The proper question here is, What would Hisui do? Hisui alas would probably sit and be beautiful in the king's face and then accompany him to bed that night, after which the king would doubtless have a different view of the policy in question. I don't think that works with a female ambassador. Not that males and females don't accompany each other for pure pleasure, but not royalty. (Hisui would be at the same disadvantage when dealing with a female ruler, in fact.) Therefore the ambassador must resort to poetry.

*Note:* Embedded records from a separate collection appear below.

## src/inc/dpx_pkg.sv

```systemverilog
// Constants shared by the exclusive-control command arbiter.
// Assumes a 100 MHz system clock; all byte codes are 8 bits wide.
package dpx_pkg;
  // ---------------------------------------------------------------------------
  // Clock and answer-wait timing
  // ---------------------------------------------------------------------------
  localparam int unsigned CLK_NS          = 10;
  localparam int unsigned ANSWER_WAIT_NS  = 1000000;
  localparam int unsigned ANSWER_WAIT_CYC = ANSWER_WAIT_NS / CLK_NS;

  // ---------------------------------------------------------------------------
  // Command and response codes
  // ---------------------------------------------------------------------------
  localparam logic [7:0] FETCH_REQUEST_CMD = 8'h28;
  localparam logic [7:0] ANS_OK_CMD        = 8'hF8;
  localparam logic [7:0] ANS_ERR_CMD       = 8'hE8;
  localparam logic [7:0] TUN_WR_RSP_CODE   = 8'h09;
  localparam logic [7:0] HOST_RSP_OK       = 8'h00;
  localparam logic [7:0] HOST_RSP_BUSY     = 8'h01;
  localparam logic [7:0] TUN_ST_ERR        = 8'hFF;

  // ---------------------------------------------------------------------------
  // Frame lengths and byte positions
  // ---------------------------------------------------------------------------
  localparam logic [3:0] JIS_LAST_IDX   = 4'hA;
  localparam logic [3:0] JIS_ST1_IDX    = 4'h9;
  localparam logic [3:0] TYPEB_LAST_IDX = 4'h1;
  localparam logic [8:0] FETCH_HDR_LEN  = 9'h004;
  localparam logic [8:0] FETCH_LEN_IDX  = 9'h003;

  typedef enum logic [1:0] {
    DPX_HR_BUSY,
    DPX_HR_FETCH,
    DPX_HR_ANSWER
  } dpx_hkind_t;
endpackage

```

## src/design/dpx_arbiter.sv

```systemverilog
// Exclusive-control command arbiter of a dual-interface tag.
// Assumes frame decoders on the same clock deliver command events, and
// that the tunnel write buffer reads combinationally at tun_rd_addr_o.
`timescale 1ns/10ps
module dpx_arbiter #(
  parameter int unsigned ANSWER_WAIT_CYC = dpx_pkg::ANSWER_WAIT_CYC
) (
  input  wire logic        clk_sys_i,
  input  wire logic        rst_i,
  input  wire logic        rf_cmd_start_i,
  input  wire logic        rf_cmd_tunnel_i,
  input  wire logic        rf_cmd_end_i,
  input  wire logic        rf_op_done_i,
  input  wire logic        rf_type_b_i,
  input  wire logic [63:0] card_id_i,
  input  wire logic [7:0]  stat1_i,
  input  wire logic [7:0]  stat2_i,
  input  wire logic [7:0]  sw1_i,
  input  wire logic [7:0]  sw2_i,
  input  wire logic [15:0] tun_addr_i,
  input  wire logic [7:0]  tun_len_i,
  input  wire logic [7:0]  tun_rd_data_i,
  input  wire logic        host_cmd_valid_i,
  input  wire logic        host_addr_match_i,
  input  wire logic        host_cmd_impl_i,
  input  wire logic [7:0]  host_cmd_code_i,
  input  wire logic        host_op_done_i,
  input  wire logic        host_rsp_ready_i,
  input  wire logic        rf_rsp_ready_i,
  output logic             host_op_start_o,
  output logic             host_rsp_valid_o,
  output logic [7:0]       host_rsp_data_o,
  output logic             host_rsp_last_o,
  output logic             rf_rsp_valid_o,
  output logic [7:0]       rf_rsp_data_o,
  output logic             rf_rsp_last_o,
  output logic [7:0]       tun_rd_addr_o,
  output logic             irq_o,
  output logic             exclusive_o,
  output logic             tun_err_o
);
  typedef enum logic [2:0] {
    ST_IDLE, ST_RF_OP, ST_SER_OP, ST_TUN_RX,
    ST_AWAIT_HOST_ANSWER, ST_TUN_RSP
  } dpx_state_t;
  dpx_state_t         st_q, st_d;
  logic               rxdone_q, rxdone_d, irq_q, irq_d, err_q, err_d;
  logic               excl_q, excl_d, opst_q, opst_d, rfgo_q, rfgo_d;
  dpx_pkg::dpx_hkind_t hk_q, hk_d;
  logic [8:0]         hi_q, hi_d;
  logic               hv_q, hv_d, hl_q, hl_d;
  logic [7:0]         hd_q, hd_d, ra_q, ra_d;
  logic [3:0]         ri_q, ri_d;
  logic               rv_q, rv_d, rl_q, rl_d;
  logic [7:0]         rd_q, rd_d;
  logic               host_cmd, h_start, busy_rst, tmr_exp;
  dpx_pkg::dpx_hkind_t h_kind;
  logic [8:0]         h_nidx;
  logic [3:0]         r_nidx;
  logic [7:0]         h_byte, r_byte;
  logic               h_last, r_last;

  // ---------------------------------------------------------------------------
  // Answer-wait timer
  // ---------------------------------------------------------------------------
  dpx_wait_timer #(.LOAD(ANSWER_WAIT_CYC)) u_timer (
    .clk_sys_i (clk_sys_i),
    .rst_i     (rst_i),
    .run_i     (st_q == ST_AWAIT_HOST_ANSWER),
    .restart_i (busy_rst),
    .expired_o (tmr_exp)
  );

  // ---------------------------------------------------------------------------
  // Command arbitration
  // ---------------------------------------------------------------------------
  // Host commands arriving while a host reply streams are dropped; a reader start wins over a host command in idle
  assign host_cmd = host_cmd_valid_i && host_addr_match_i && !hv_q;
  always_comb begin
    st_d     = st_q;
    rxdone_d = rxdone_q;
    irq_d    = irq_q;
    err_d    = err_q;
    opst_d   = 1'b0;
    rfgo_d   = 1'b0;
    h_start  = 1'b0;
    h_kind   = dpx_pkg::DPX_HR_BUSY;
    busy_rst = 1'b0;
    case (st_q)
      ST_IDLE: begin
        irq_d    = 1'b0;
        rxdone_d = 1'b0;
        if (rf_cmd_start_i) begin
          st_d = rf_cmd_tunnel_i ? ST_TUN_RX : ST_RF_OP;
          if (host_cmd) begin
            h_start = 1'b1;
          end
        end else if (host_cmd) begin
          h_start = !host_cmd_impl_i;
          if (host_cmd_impl_i) begin
            st_d   = ST_SER_OP;
            opst_d = 1'b1;
          end
        end
      end
      ST_RF_OP: begin
        h_start = host_cmd;
        if (rf_op_done_i) begin
          st_d = ST_IDLE;
        end
      end
      ST_SER_OP: begin
        h_start = host_cmd;
        if (host_op_done_i) begin
          st_d = ST_IDLE;
        end
      end
      ST_TUN_RX: begin
        h_start = host_cmd;
        if (rf_cmd_end_i) begin
          rxdone_d = 1'b1;
        end
        // The interrupt waits until any busy reply has fully left
        if ((rxdone_q || rf_cmd_end_i) && !hv_q && !host_cmd) begin
          irq_d = 1'b1;
          st_d  = ST_AWAIT_HOST_ANSWER;
        end
      end
      ST_AWAIT_HOST_ANSWER: begin
        if (host_cmd) begin
          h_start = 1'b1;
          if (host_cmd_code_i == dpx_pkg::FETCH_REQUEST_CMD) begin
            h_kind = dpx_pkg::DPX_HR_FETCH;
          end else if (host_cmd_code_i == dpx_pkg::ANS_OK_CMD ||
                       host_cmd_code_i == dpx_pkg::ANS_ERR_CMD) begin
            h_kind = dpx_pkg::DPX_HR_ANSWER;
            err_d  = (host_cmd_code_i == dpx_pkg::ANS_ERR_CMD);
            irq_d  = 1'b0;
            st_d   = ST_TUN_RSP;
          end else begin
            busy_rst = 1'b1;
          end
        end else if (tmr_exp) begin
          irq_d = 1'b0;
          st_d  = ST_IDLE;
        end
      end
      ST_TUN_RSP: begin
        h_start = host_cmd;
        if (!hv_q && !rv_q && !rfgo_q && ri_q == 4'h0) begin
          rfgo_d = 1'b1;
        end
        if (rv_q && rl_q && rf_rsp_ready_i) begin
          st_d = ST_IDLE;
        end
      end
      default: st_d = ST_IDLE;
    endcase
    excl_d = (st_d != ST_IDLE);
  end

  // ---------------------------------------------------------------------------
  // Host reply stream
  // ---------------------------------------------------------------------------
  always_comb begin
    hk_d   = hk_q;
    hi_d   = hi_q;
    hv_d   = hv_q;
    hl_d   = hl_q;
    hd_d   = hd_q;
    h_nidx = hi_q + 9'h001;
    if (h_start) begin
      hk_d   = h_kind;
      h_nidx = 9'h000;
    end
    h_byte = dpx_pkg::HOST_RSP_OK;
    h_last = 1'b1;
    case (hk_d)
      dpx_pkg::DPX_HR_BUSY: h_byte = dpx_pkg::HOST_RSP_BUSY;
      dpx_pkg::DPX_HR_FETCH: begin
        case (h_nidx)
          9'h000:  h_byte = dpx_pkg::HOST_RSP_OK;
          9'h001:  h_byte = tun_addr_i[15:8];
          9'h002:  h_byte = tun_addr_i[7:0];
          9'h003:  h_byte = tun_len_i;
          default: h_byte = tun_rd_data_i;
        endcase
        h_last = (h_nidx == dpx_pkg::FETCH_LEN_IDX + {1'b0, tun_len_i});
      end
      default: h_byte = dpx_pkg::HOST_RSP_OK;
    endcase
    if (h_start || (hv_q && host_rsp_ready_i && !hl_q)) begin
      hi_d = h_nidx;
      hv_d = 1'b1;
      hd_d = h_byte;
      hl_d = h_last;
    end else if (hv_q && host_rsp_ready_i) begin
      hv_d = 1'b0;
    end
    // Address runs one byte ahead so the buffer data is ready on handshake
    ra_d = 8'(hi_d + 9'h001 - dpx_pkg::FETCH_HDR_LEN);
  end

  // ---------------------------------------------------------------------------
  // Reader reply stream
  // ---------------------------------------------------------------------------
  always_comb begin
    ri_d   = ri_q;
    rv_d   = rv_q;
    rl_d   = rl_q;
    rd_d   = rd_q;
    r_nidx = rfgo_q ? 4'h0 : ri_q + 4'h1;
    if (rf_type_b_i) begin
      r_byte = (r_nidx == 4'h0) ? sw1_i : sw2_i;
      r_last = (r_nidx == dpx_pkg::TYPEB_LAST_IDX);
    end else begin
      if (r_nidx == 4'h0) begin
        r_byte = dpx_pkg::TUN_WR_RSP_CODE;
      end else if (r_nidx < dpx_pkg::JIS_ST1_IDX) begin
        r_byte = card_id_i[8'(8 * (9 - r_nidx) - 1) -: 8];
      end else if (err_q) begin
        r_byte = dpx_pkg::TUN_ST_ERR;
      end else begin
        r_byte = (r_nidx == dpx_pkg::JIS_ST1_IDX) ? stat1_i : stat2_i;
      end
      r_last = (r_nidx == dpx_pkg::JIS_LAST_IDX);
    end
    if (rfgo_q || (rv_q && rf_rsp_ready_i && !rl_q)) begin
      ri_d = r_nidx;
      rv_d = 1'b1;
      rd_d = r_byte;
      rl_d = r_last;
    end else if (rv_q && rf_rsp_ready_i) begin
      rv_d = 1'b0;
      ri_d = 4'h0;
    end
  end
  always_ff @(posedge clk_sys_i) begin
    if (rst_i) begin
      st_q <= ST_IDLE;
      {rxdone_q, irq_q, err_q, excl_q, opst_q, rfgo_q} <= 6'h00;
      hk_q <= dpx_pkg::DPX_HR_BUSY;
      hi_q <= 9'h000;
      {hv_q, hl_q, rv_q, rl_q} <= 4'h0;
      hd_q <= 8'h00;
      ra_q <= 8'h00;
      ri_q <= 4'h0;
      rd_q <= 8'h00;
    end else begin
      st_q     <= st_d;
      rxdone_q <= rxdone_d;
      irq_q    <= irq_d;
      err_q    <= err_d;
      excl_q   <= excl_d;
      opst_q   <= opst_d;
      rfgo_q   <= rfgo_d;
      hk_q     <= hk_d;
      hi_q     <= hi_d;
      hv_q     <= hv_d;
      hl_q     <= hl_d;
      hd_q     <= hd_d;
      ra_q     <= ra_d;
      ri_q     <= ri_d;
      rv_q     <= rv_d;
      rl_q     <= rl_d;
      rd_q     <= rd_d;
    end
  end
  assign host_op_start_o  = opst_q;
  assign host_rsp_valid_o = hv_q;
  assign host_rsp_data_o  = hd_q;
  assign host_rsp_last_o  = hl_q;
  assign rf_rsp_valid_o   = rv_q;
  assign rf_rsp_data_o    = rd_q;
  assign rf_rsp_last_o    = rl_q;
  assign tun_rd_addr_o    = ra_q;
  assign irq_o            = irq_q;
  assign exclusive_o      = excl_q;
  assign tun_err_o        = err_q;
endmodule // dpx_arbiter

```

## src/design/dpx_wait_timer.sv

```systemverilog
// Answer-wait timer: a down-counter that reloads on restart.
// Assumes restart and run come from logic on the same clock.
`timescale 1ns/10ps
module dpx_wait_timer #(
  parameter int unsigned LOAD = 100000
) (
  input  wire logic clk_sys_i,
  input  wire logic rst_i,
  input  wire logic run_i,
  input  wire logic restart_i,
  output logic      expired_o
);
  logic [31:0] cnt_q;
  logic [31:0] cnt_d;
  logic        exp_q;
  logic        exp_d;

  always_comb begin
    cnt_d = cnt_q;
    exp_d = 1'b0;
    if (!run_i || restart_i) begin
      cnt_d = 32'(LOAD);
    end else if (cnt_q == 32'h0000_0001) begin
      exp_d = 1'b1;
      cnt_d = 32'(LOAD);
    end else begin
      cnt_d = cnt_q - 32'h0000_0001;
    end
  end

  always_ff @(posedge clk_sys_i) begin
    if (rst_i) begin
      cnt_q <= 32'(LOAD);
      exp_q <= 1'b0;
    end else begin
      cnt_q <= cnt_d;
      exp_q <= exp_d;
    end
  end

  assign expired_o = exp_q;
endmodule // dpx_wait_timer

```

I know there's Chinese political poetry. Du Fu occasionally seems to be nothing but. I know there's poetry addressed to kings and dukes and influentual people, aimed at getting oneself a nice position in the bureaucracy. Some of it is doubtless very good in the original. But it loses in translation; oh, does it lose in translation. All a westerner's prejudices say poetry shouldn't *do* that, not *real* poetry: happily ignoring everything from the Aeneid (which *I* say is pants for that reason among many) through the 16th century and Shakespeare even, down to the poet laureates of later years. Yeah, and poet laureates have bad reps too, also for that reason.

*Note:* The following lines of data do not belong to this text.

--- config.mk ---
export PLATFORM = sky130hd
export DESIGN_NAME = gcicf_channel_port
export DESIGN_NICKNAME = d
export VERILOG_FILES = /design/src/include/gcicf_pkg.sv /design/src/core/gcicf_ci_mem.sv /design/src/core/gcicf_ci_shifter.sv /design/src/core/gcicf_channel_port.sv
export VERILOG_INCLUDE_DIRS = /design/src /design/src/include
export SDC_FILE = /design/constraint.sdc
export NUM_CORES = 2
export LEC_CHECK = 0
export BUFFER_PORTS_ARGS = -buffer_cell sky130_fd_sc_hd__buf_2
export CORE_MARGIN = 2
export CORE_UTILIZATION = 40
export DETAILED_ROUTE_END_ITERATION = 6
export GPL_ROUTABILITY_DRIVEN = 0
export GPL_TIMING_DRIVEN = 0
export PLACE_DENSITY = 0.66
export SYNTH_ARGS = -nofsm -noshare
export SYNTH_HDL_FRONTEND = slang
export SYNTH_HIERARCHICAL = 1
export SYNTH_SLANG_ARGS = --single-unit
--- constraint.sdc ---
create_clock -name clk_sys_in -period 2.8 [get_ports clk_sys_in]
set_input_delay 0.14 -clock clk_sys_in [delete_from_list [all_inputs] [get_ports clk_sys_in]]
set_output_delay 0.14 -clock clk_sys_in [all_outputs]
set_load 0.02 [all_outputs]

Occasional poetry can still be good poetry, but occasional poetry with a private aim... I just feel it can't. Shakespeare's verse apart, because he took the route of pretending, and indeed possibly having, a huge pash for the earl of Southampton. But a feigned passion won't do in pseudo-Chinese poetry, it's all *wrong*, we need wit and wordplay and subtle compliments, yes? and not 'oh what your magnificence does to me I am reduced to raptures in your exquisite presence.' Right? Right?
Or- um, er, waitaminnit.
So possibly this story has to wait until after January 18 when I can see for myself just what the hell Gou Jian thinks he's doing in the Feather Recitation. Or indeed, what he thinks he's doing at all when he's in Wu.